Clive attended St Peter’s College in Adelaide from Year 7. His upbringing and its values of pacifism and care of others led to his being bullied. Despite his principles, he ended this by successfully confronting his tormentor.

He won a Commonwealth Scholarship to the University of Adelaide, where he studied medicine. At that time, national service was compulsory, and university students could fulfill their obligation in two three-month periods instead of one continuous period of six months. Clive valued the discipline that service brought to individual and society.

In 1956, Clive grasped the opportunity to serve as a European medical assistant in Papua New Guinea (PNG) at the end of his fourth year of medicine. The PNG Public Health Department ran a cadetship scheme to attract medical practitioners to PNG, and Clive was accepted into this. PNG was then an Australia Mandated Territory, and most of the people lived in the traditional way.

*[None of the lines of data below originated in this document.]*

--- src/rtl/uart_tx_buffered.sv ---
// rtl/uart_tx_buffered.sv - byte FIFO feeding an 8N1 UART transmitter
//
// Buffers upstream bytes so a whole result string can be queued without
// waiting on the baud rate, then serialises each byte LSB first with one
// start bit and one stop bit. Frames are sent back to back with no idle gap.
//
// Ports:
//   clk       system clock, rising edge
//   rst       asynchronous active-low reset
//   send      upstream byte valid, sampled every clk
//   ascii_in  byte to queue, sampled with send
//   ready     FIFO can accept a byte this cycle
//   tx        serial line, idle high, registered
//   busy      FIFO non-empty or frame in progress
//   overflow  sticky: a byte was offered while ready was low
//   level     FIFO occupancy, 0..DEPTH

module uart_tx_buffered #(
   parameter int CLKS_PER_BIT = 868,
   parameter int DEPTH        = 16,
   parameter int ADDR_W       = 4
) (
   input  logic              clk,
   input  logic              rst,
   input  logic              send,
   input  logic [7:0]        ascii_in,
   output logic              ready,
   output logic              tx,
   output logic              busy,
   output logic              overflow,
   output logic [ADDR_W:0]   level
);

   localparam int              CNT_W      = (CLKS_PER_BIT > 2) ? $clog2(CLKS_PER_BIT) : 1;
   localparam logic [CNT_W-1:0] CNT_LAST  = CNT_W'(CLKS_PER_BIT - 1);
   localparam logic [ADDR_W:0]  LEVEL_FULL = (ADDR_W + 1)'(DEPTH);

   typedef enum logic [1:0] {
      S_IDLE,
      S_START,
      S_DATA,
      S_STOP
   } state_t;

   state_t            state;
   state_t            state_nxt;
   logic [CNT_W-1:0]  bit_cnt;
   logic [CNT_W-1:0]  bit_cnt_nxt;
   logic [2:0]        bit_idx;
   logic [2:0]        bit_idx_nxt;
   logic [7:0]        shift_reg;
   logic [7:0]        shift_nxt;
   logic              tx_nxt;

   logic [7:0]        mem [DEPTH];
   logic [ADDR_W-1:0] wr_ptr;
   logic [ADDR_W-1:0] rd_ptr;
   logic              push;
   logic              pop;
   logic              fifo_empty;
   logic              bit_done;

   // ready comes only from the registered level, so a push offered while
   // full is refused even if the transmitter pops in that same cycle.
   assign ready      = (level != LEVEL_FULL);
   assign push       = send && ready;
   assign fifo_empty = (level == '0);
   assign bit_done   = (bit_cnt == CNT_LAST);
   assign busy       = (state != S_IDLE) || !fifo_empty;

   // Storage needs no reset; level alone defines which entries are valid.
   always_ff @(posedge clk) begin
      if (push) begin
         mem[wr_ptr] <= ascii_in;
      end
   end

   always_ff @(posedge clk or negedge rst) begin
      if (!rst) begin
         wr_ptr   <= '0;
         rd_ptr   <= '0;
         level    <= '0;
         overflow <= 1'b0;
      end else begin
         if (push) begin
            wr_ptr <= wr_ptr + 1'b1;
         end
         if (pop) begin
            rd_ptr <= rd_ptr + 1'b1;
         end
         case ({push, pop})
            2'b10:   level <= level + 1'b1;
            2'b01:   level <= level - 1'b1;
            default: level <= level;
         endcase
         if (send && !ready) begin
            overflow <= 1'b1;
         end
      end
   end

   always_ff @(posedge clk or negedge rst) begin
      if (!rst) begin
         state     <= S_IDLE;
         bit_cnt   <= '0;
         bit_idx   <= '0;
         shift_reg <= '0;
         tx        <= 1'b1;
      end else begin
         state     <= state_nxt;
         bit_cnt   <= bit_cnt_nxt;
         bit_idx   <= bit_idx_nxt;
         shift_reg <= shift_nxt;
         tx        <= tx_nxt;
      end
   end

   // tx_nxt is the line value for the cycle after this edge, so each state
   // drives the level of the bit it is about to enter.
   always_comb begin
      state_nxt   = state;
      bit_cnt_nxt = bit_cnt;
      bit_idx_nxt = bit_idx;
      shift_nxt   = shift_reg;
      tx_nxt      = tx;
      pop         = 1'b0;

      unique case (state)
         S_IDLE: begin
            tx_nxt = 1'b1;
            if (!fifo_empty) begin
               pop         = 1'b1;
               shift_nxt   = mem[rd_ptr];
               bit_cnt_nxt = '0;
               state_nxt   = S_START;
               tx_nxt      = 1'b0;
            end
         end

         S_START: begin
            if (bit_done) begin
               bit_cnt_nxt = '0;
               bit_idx_nxt = '0;
               state_nxt   = S_DATA;
               tx_nxt      = shift_reg[0];
            end else begin
               bit_cnt_nxt = bit_cnt + 1'b1;
            end
         end

         S_DATA: begin
            if (bit_done) begin
               bit_cnt_nxt = '0;
               if (bit_idx == 3'd7) begin
                  state_nxt = S_STOP;
                  tx_nxt    = 1'b1;
               end else begin
                  bit_idx_nxt = bit_idx + 3'd1;
                  tx_nxt      = shift_reg[bit_idx + 3'd1];
               end
            end else begin
               bit_cnt_nxt = bit_cnt + 1'b1;
            end
         end

         S_STOP: begin
            if (bit_done) begin
               bit_cnt_nxt = '0;
               // Chain straight into the next start bit when more data waits.
               if (!fifo_empty) begin
                  pop       = 1'b1;
                  shift_nxt = mem[rd_ptr];
                  state_nxt = S_START;
                  tx_nxt    = 1'b0;
               end else begin
                  state_nxt = S_IDLE;
                  tx_nxt    = 1'b1;
               end
            end else begin
               bit_cnt_nxt = bit_cnt + 1'b1;
            end
         end

         default: begin
            state_nxt = S_IDLE;
            tx_nxt    = 1'b1;
         end
      endcase
   end

endmodule

--- config.mk ---
export PLATFORM = sky130hd
export DESIGN_NAME = uart_tx_buffered
export DESIGN_NICKNAME = d
export VERILOG_FILES = /design/src/rtl/uart_tx_buffered.sv
export SDC_FILE = /design/constraint.sdc
export NUM_CORES = 1
export LEC_CHECK = 0
export CAP_MARGIN = 20
export CORE_ASPECT_RATIO = 1.4
export CORE_MARGIN = 2
export CORE_UTILIZATION = 35
export DETAILED_ROUTE_END_ITERATION = 10
export GPL_TIMING_DRIVEN = 0
export SLEW_MARGIN = 20
export SYNTH_ARGS = -nofsm -noshare
export SYNTH_HDL_FRONTEND = slang
export SYNTH_SLANG_ARGS = --single-unit
--- constraint.sdc ---
create_clock -name clk -period 7.48 [get_ports clk]
set_input_delay 1.87 -clock clk [delete_from_list [all_inputs] [get_ports clk]]
set_output_delay 1.87 -clock clk [all_outputs]
set_load 0.005 [all_outputs]
---- After elaboration in Yosys (flattened, before gate mapping) ----
Memories as Yosys holds them, arrays and structs flattened.
Index checks and enable logic that the tools add are counted.
word-level totals
  register bits after elaboration ......... 38
  bits in writable memories ............... 128
  input bits .............................. 11
  output and inout port bits .............. 9
  memories ................................ 1
memory list
  memory  depth  bits a word  rd ports  clocked after memory_dff  wr ports  line  source
  mem     16     8            1         0                         1         55    logic [7:0] mem [DEPTH];
operators by class
  add/sub/neg operators ................... 6
  order comparisons ....................... 1
  eq/ne operators ......................... 14
  mux-type cells .......................... 31
  reduce and logical (&&, ||, !) cells .... 16
operator list
  kind                                                                           number
  10-bit 2-to-1 mux                                                              2
  10-bit case mux with 2 select lines                                            1
  8-bit 2-to-1 mux                                                               2
  8-bit case mux with 2 select lines                                             1
  2-bit != test (second input constant)                                          6
  1-bit 2-to-1 mux                                                               11
  10-bit by 1-bit adder with 10-bit output (second input constant)               1
  10-bit == test (second input constant)                                         1
  2-bit 2-to-1 mux                                                               5
  5-bit case mux with 2 select lines                                             1
  3-bit 2-to-1 mux                                                               3
  4-bit by 1-bit adder with 4-bit output (second input constant)                 2
  2-bit case mux with 4 select lines                                             1
  2-bit nonzero test                                                             4
  2-bit == test (second input constant)                                          3
  3-bit case mux with 2 select lines                                             1
  5-bit by 1-bit adder with 5-bit output (second input constant)                 1
  5-bit logical NOT                                                              1
  5-bit != test (second input constant)                                          1
  5-bit AND reduction                                                            1
  5-bit by 1-bit subtractor with 5-bit output (second input constant)            1
  2-bit by 1-bit == test with 1-bit output (second input constant)               2
  3-bit by 4-bit less-than comparator with 1-bit output (second input constant)  1
  1-bit case mux with 4 select lines                                             1
  12 further kinds                                                               14

---- Logic depth before layout (Yosys ltp) ----
Gate-level depths: netlist of run 1.
  depth in word-level cells ............... 6
  gate-level depth with buffers ........... 14
  gate-level depth less buffers ........... 13

---- Worst setup path after synthesis of run 1 ----
No wires, ideal clock.
  path type ............................... input -> register
  start point ............................. in send
  end point ............................... reg level[4]
  setup time .............................. 80 ps
  data arrival time ....................... 3550 ps
  data required time ...................... 7400 ps
  path slack .............................. 3850 ps
  stages on the path ...................... 11
  path through ............................ and2_1 clkbuf_1 inv_1 ha_1 inv_1 fa_1 nor2b_1 o21ai_0 and3_1 nor3_1 xnor2_1
between the ends
  longest elaborated chain between the ends .. 3
  elaborated cells between the ends (all ways) .. 5
  those cells by class .................... eq/ne (2); mux (1); reduce/logical (2)
RTL lines
  element                                                                    line  source
  from (decl)                                                                25    input logic send,
  1-bit logical AND (*)                                                      66    assign push = send && ready;
  2-bit by 1-bit == test with 1-bit output or 2-bit == test (tied branches)  91    case ({push, pop})
  5-bit case mux with 2 select lines or 2-bit nonzero test (tied branches)   --
  to (signal assigned)                                                       92    2'b10: level <= level + 1'b1;
  to (signal assigned)                                                       93    2'b01: level <= level - 1'b1;
  to (signal assigned)                                                       94    default: level <= level;
  to (decl)                                                                  31    output logic [ADDR_W:0] level
Mark *: on every way between the ends. The rest lies on a longest branch, timed or not.
A chain may end at the register's enable or synchronous reset.

---- Final worst setup path of run 1 ----
  start point ............................. reg level[0]
  end point ............................... out busy
between the ends
  longest elaborated chain between the ends .. 3
RTL lines
  element            line  source
  5-bit logical NOT  67    assign fifo_empty = (level == '0);
  1-bit logical NOT  --
  1-bit logical OR   69    assign busy = (state != S_IDLE) || !fifo_empty;
  to (decl)          29    output logic busy,
No other way between the ends.

==> results of run 1 <==
[Yosys cell counts (2+ instances only)]
| library cell | n | area (µm²) |
|---|---|---|
| nand2b_1 | 6 | 37.54 |
| nor2b_1 | 3 | 18.77 |
| dfrtp_1 | 37 | 925.9 |
| a22oi_1 | 2 | 15.01 |
| edfxtp_1 | 128 | 3844 |
| buf_1 | 2 | 7.510 |
| inv_1 | 15 | 56.30 |
| nor3_1 | 7 | 35.03 |
| xor2_1 | 4 | 35.03 |
| ha_1 | 17 | 212.7 |
| nor2_1 | 24 | 90.09 |
| o31ai_1 | 9 | 67.56 |
| nand3_1 | 5 | 25.02 |
| mux4_2 | 33 | 743.2 |
| buf_2 | 6 | 30.03 |
| and3_1 | 4 | 25.02 |
| mux2_2 | 9 | 101.4 |
| a21oi_1 | 5 | 25.02 |
| o21ai_1 | 2 | 10.01 |
| o21ai_0 | 24 | 120.1 |
| mux2i_1 | 6 | 60.06 |
| buf_4 | 2 | 15.01 |
| nand2_1 | 32 | 120.1 |
| clkbuf_1 | 6 | 22.52 |
| a21o_1 | 2 | 15.01 |
| nor4_1 | 2 | 12.51 |
| o22ai_1 | 8 | 50.05 |
| xnor2_1 | 6 | 52.55 |
| and2_1 | 2 | 12.51 |
[through the flow]
step | worst slack, ns | util, %
after floorplan | 3.850 | -
after global placement | 2.775 | 38.10
after detailed placement | 3.039 | 38.46
after CTS | 2.705 | 41.38
after global routing | 2.443 | 41.38
final | 2.712 | 41.38
[critical path, stage by stage (launching register included)]
cell	delay, ns
dfrtp_1	0.43
nor4_1	0.59
nand2_1	0.25
nor2_1	0.51
inv_1	0.20
clkdlybuf4s50_1	0.49
[metal layers]
layer	global-route usage, %	vias up
met4	5.435	0
met5	0	-
met3	2.487	16
met1	16.40	1923
met2	24.46	43
li1	-	1738
[power breakdown]
group          switching (mW)  internal [mW]  leakage (nW)  total (mW)
Sequential             0.0359           1.09          1.62        1.13
Clock                   0.360          0.495         0.269       0.855
Combinational           0.157          0.112         0.939       0.269
[path summary, 6_finish.rpt]
check / slack (ns) / endpoint / from
setup / recovery: 2.71 / busy / level[0]
hold / removal: 0.48 / shift_reg[4] / shift_reg[4]
setup reg to reg: 4.15 / level[4] / bit_cnt[0]
hold reg to reg: 0.48 / shift_reg[4] / shift_reg[4]
max in group asynchronous: 5.65 / shift_reg[4] / rst
min in group asynchronous: 1.38 / overflow / rst
[cells in the final DEF (no fill, tap or decap), drive strengths merged, types with 7 or more instances in the layout]
cell	count
xnor2	7
inv	20
clkdlybuf4s50	18
ha	17
o31ai	10
edfxtp	128
o21ai	26
nand2	32
nor2	24
mux4	33
o22ai	8
buf	17
mux2	9
nor3	8
clkbuf	25
dfrtp	37
[cell type report]
| cell class | instances | area [µm²] |
|---|---|---|
| inverters | 15 | 56.30 |
| flip-flops and latches | 166 | 4796 |
| plain buffers | 17 | 86.33 |
| multi-input cells | 230 | 2107 |
| repair buffers | 24 | 242.7 |
| well taps | 252 | 315.3 |
| clock buffers | 19 | 432.9 |
| clock inverters | 13 | 142.6 |
| fillers | 1728 | 11590 |
[cell families after synthesis]
logic type,Yosys count
AO/OA/AOI/OAI,62
AND/OR/NAND/NOR,91
buffers and inverters,32
adder cells (fa/ha/maj),18
flip-flops,166
multiplexers,48
XOR/XNOR,11
==> flow_metrics.py, run 1 <==
metrics = {
    "place": {
        "io_buffers": 19,
        "post-dp-hpwl_mm": 9.501,
        "globalplace.congestion": 0.8056,
        "dp.cells": 704,
        "placed_area_um2": 7604,
    },
    "synth": {
        "yosys_warnings": 0,
        "synth_flop_cell": "edfxtp_1",
        "async_flop_share_pct": 22.89,
        "yosys.area_share.simple_pct": 6.376,
        "synth-edff-count": 128,
        "synthesis.nets": 457,
        "yosysUniqueCellTypes": 49,
        "syn_inst": 428,
        "synth_area_per_cell_um2": 16.41,
        "synth_top_family_by_area": "multiplexers",
        "synthMuxAreaShare_pct": 12.88,
        "ys_seq_elements": 166,
        "netlist_area_um2": 7025,
        "synth_seq_area_share_pct": 68.26,
        "synth_compound_area_share_pct": 5.663,
        "synth-xor-area-share_pct": 1.478,
        "synthAdderAreaFrac_pct": 3.313,
    },
    "clock_network": {
        "path_clk_slew_ns": 0.06,
        "cts_setup_buffers": 0,
        "cts_hold_buf": 0,
        "cts-root-buf": "clkbuf_16",
        "ctsResizeCount": 0,
        "clock_path_buffers": 2,
        "htree_num_levels": 4,
        "cts_tree": "yes",
        "numCtsBuffers": 17,
        "cts.sinks": 166,
        "clock_latency_ns": 0.42,
    },
    "die": {
        "fp-row-count": 61,
        "die_w_um": 123.7,
        "core_area_um2": 19770,
        "ios": 20,
        "dieArea_um2": 21240,
        "die_h_um": 171.6,
        "start_util_pct": 35.54,
    },
    "global_routing": {
        "grt_pass1_wl_mm": 21.58,
        "antenna_found_initial": 0,
        "grt_pass1_vias": 3915,
        "grt_max_degree": 24,
        "grt_overflow_total": 0,
        "grt_util_all_layers_pct": 13.79,
    },
    "setup_path": {
        "worstSetupPathType": "reg2out",
        "worstPathArrival_ns": 2.90,
        "worstSetupStartpointType": "flop",
        "worstRegToRegCells": 13,
        "required_ns": 5.61,
        "worstSetupEndpointType": "output port",
        "worstPathMaxFanout": 9,
    },
    "route": {
        "route.met3.wl_um": 228,
        "firstDrtPassIters": 4,
        "via_per_inst": 5.054,
        "drt-total-wl_mm": 13.45,
        "drt_first_iter_violations": 234,
        "wl_met1_mm": 5.687,
        "highest-signal-layer": "met4",
        "vias": 3720,
        "drc": 0,
        "antenna_left": 0,
        "wl_per_cell_um": 18.27,
        "wl_met2_mm": 7.293,
    },
    "finish": {
        "area_growth_syn_to_layout_pct": 16.42,
        "antenna_cells": 0,
        "largest_reg_flops": 128,
        "fin_cells": 736,
        "finalInstanceArea_um2": 8179,
        "final_nets": 500,
        "drive_gt1_share_pct": 20.45,
    },
    "sta": {
        "hold_viol": 0,
        "skew_ns": 0.009523,
        "tns_ns": 0,
        "finalSetupViolCount": 0,
        "report.final.slew_viol_count": 0,
        "rsz0062_at_grt": "no",
        "worst_pin_slew_ns": 0.9362,
        "timing.final.crit_share_pct": 63.75,
        "finalCriticalPeriod_ns": 4.768,
        "slew_headroom_pct": 37.36,
        "max_freq_mhz": 209.7,
        "hold-worst-slack_ns": 0.4785,
    },
    "min_path": {
        "whs_path_depth": 2,
        "hold_class": "reg2reg",
    },
    "status": {
        "status": "finished, final reports clean",
    },
    "pwr": {
        "peakVddDrop_uv": 145.9,
        "power_mw": 2.252,
        "p_leak_nw": 2.829,
        "power_density_nw_per_um2": 275.4,
    },
    "run": {
        "max_cap_violations": 0,
    },
}
No activity file was read; power rests on OpenSTA's default activity.
==> run 2, diff against run 1 <==
clock period = 4.7 ns   (was 7.48 ns; I/O delays follow)
==> results of run 2 <==
The final DEF is identical to that of run 1. Status: finished, final reports clean.
Main changes from that run: setup slack after placement 3.039 ns -> 0.9542 ns; setup slack after layout 2.712 ns -> 0.6269 ns; register-to-register setup slack 4.15 ns -> 1.37 ns; total power 2.252 mW -> 3.584 mW; worst IR drop on VDD 145.9 µV -> 232.1 µV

Clive returned to PNG after his fifth year, and again at the end of sixth year after marrying his first wife, Ruth. She was probably the first white woman ever seen in the Eastern Highlands, where Clive had a 12-month research posting looking into the cause of kuru. Their first child, Richard, was born in Goroka that year. He would later welcome Geoffrey (sadly deceased), Mark (sadly deceased), David and Elizabeth.

Clive returned to Adelaide in 1960 to complete his year as a resident medical officer at the Royal Adelaide Hospital. The hours were long and arduous, but prepared him for life as an acting district medical officer in Saicho in the Northern District of PNG, caring for a population of 40,000 people. Kokoda was within his district, hence the title of his autobiography, Medicine Beyond Kokoda, which recounted the tragedies and triumphs of a solo surgeon, obstetrician, public health doctor, epidemiologist, educator and truly ‘general’ practitioner.

Eventually, the demands of family required a return to Adelaide in 1963, before Clive felt he had exhausted his commitment to the people of PNG. He joined Dr Ken Crafter at the Sturt Clinic in the first purpose-built general practice clinic in Adelaide. General practice obstetrics and surgery and after-hours care were then a normal part of GP life.

Clive became a member of the RACGP in 1967 and achieved Fellowship in 1974. He chaired the RACGP’s Practice Management Committee and developed the college’s problem-oriented record system and The Blue Book.

Clive’s care of his patients was exemplary – he had been trained well by his father – but his care of himself and his family suffered, and his first marriage broke down. However, he later remarried and is survived by his second wife, Helen.

After a decade spent in the Student Health Service at the University of Adelaide, Clive then worked at Elliston, one of the few dispensing practices in South Australia, and at Cleve. He was appointed coordinator of rural training in South Australia and state director of training for the RACGP before retiring from general practice in 2003.

Clive’s talents outside of medicine included building large wooden boats, choral singing, working for St John Ambulance, inspiring younger colleagues and making friends.

Clive would strongly agree that rural Australians need changes to be made to medical training to enable young graduates to again become generalists in his image.

Clive is survived by Helen, his children David and Elizabeth, and his nine much-loved grandchildren.

Achievements

  • Queen’s scout
  • Involvement in developing and refining personal health records (The Blue Book) and the RACGP record system
  • Medal of the Order of Australia
  • Honorary life Fellowship of the RACGP
  • Officer of the Order of St John
  • Life member of the AMA
  • Author of Medicine Beyond Kokada (2011)

 *Someone who completed compulsory military training under the National Service Act.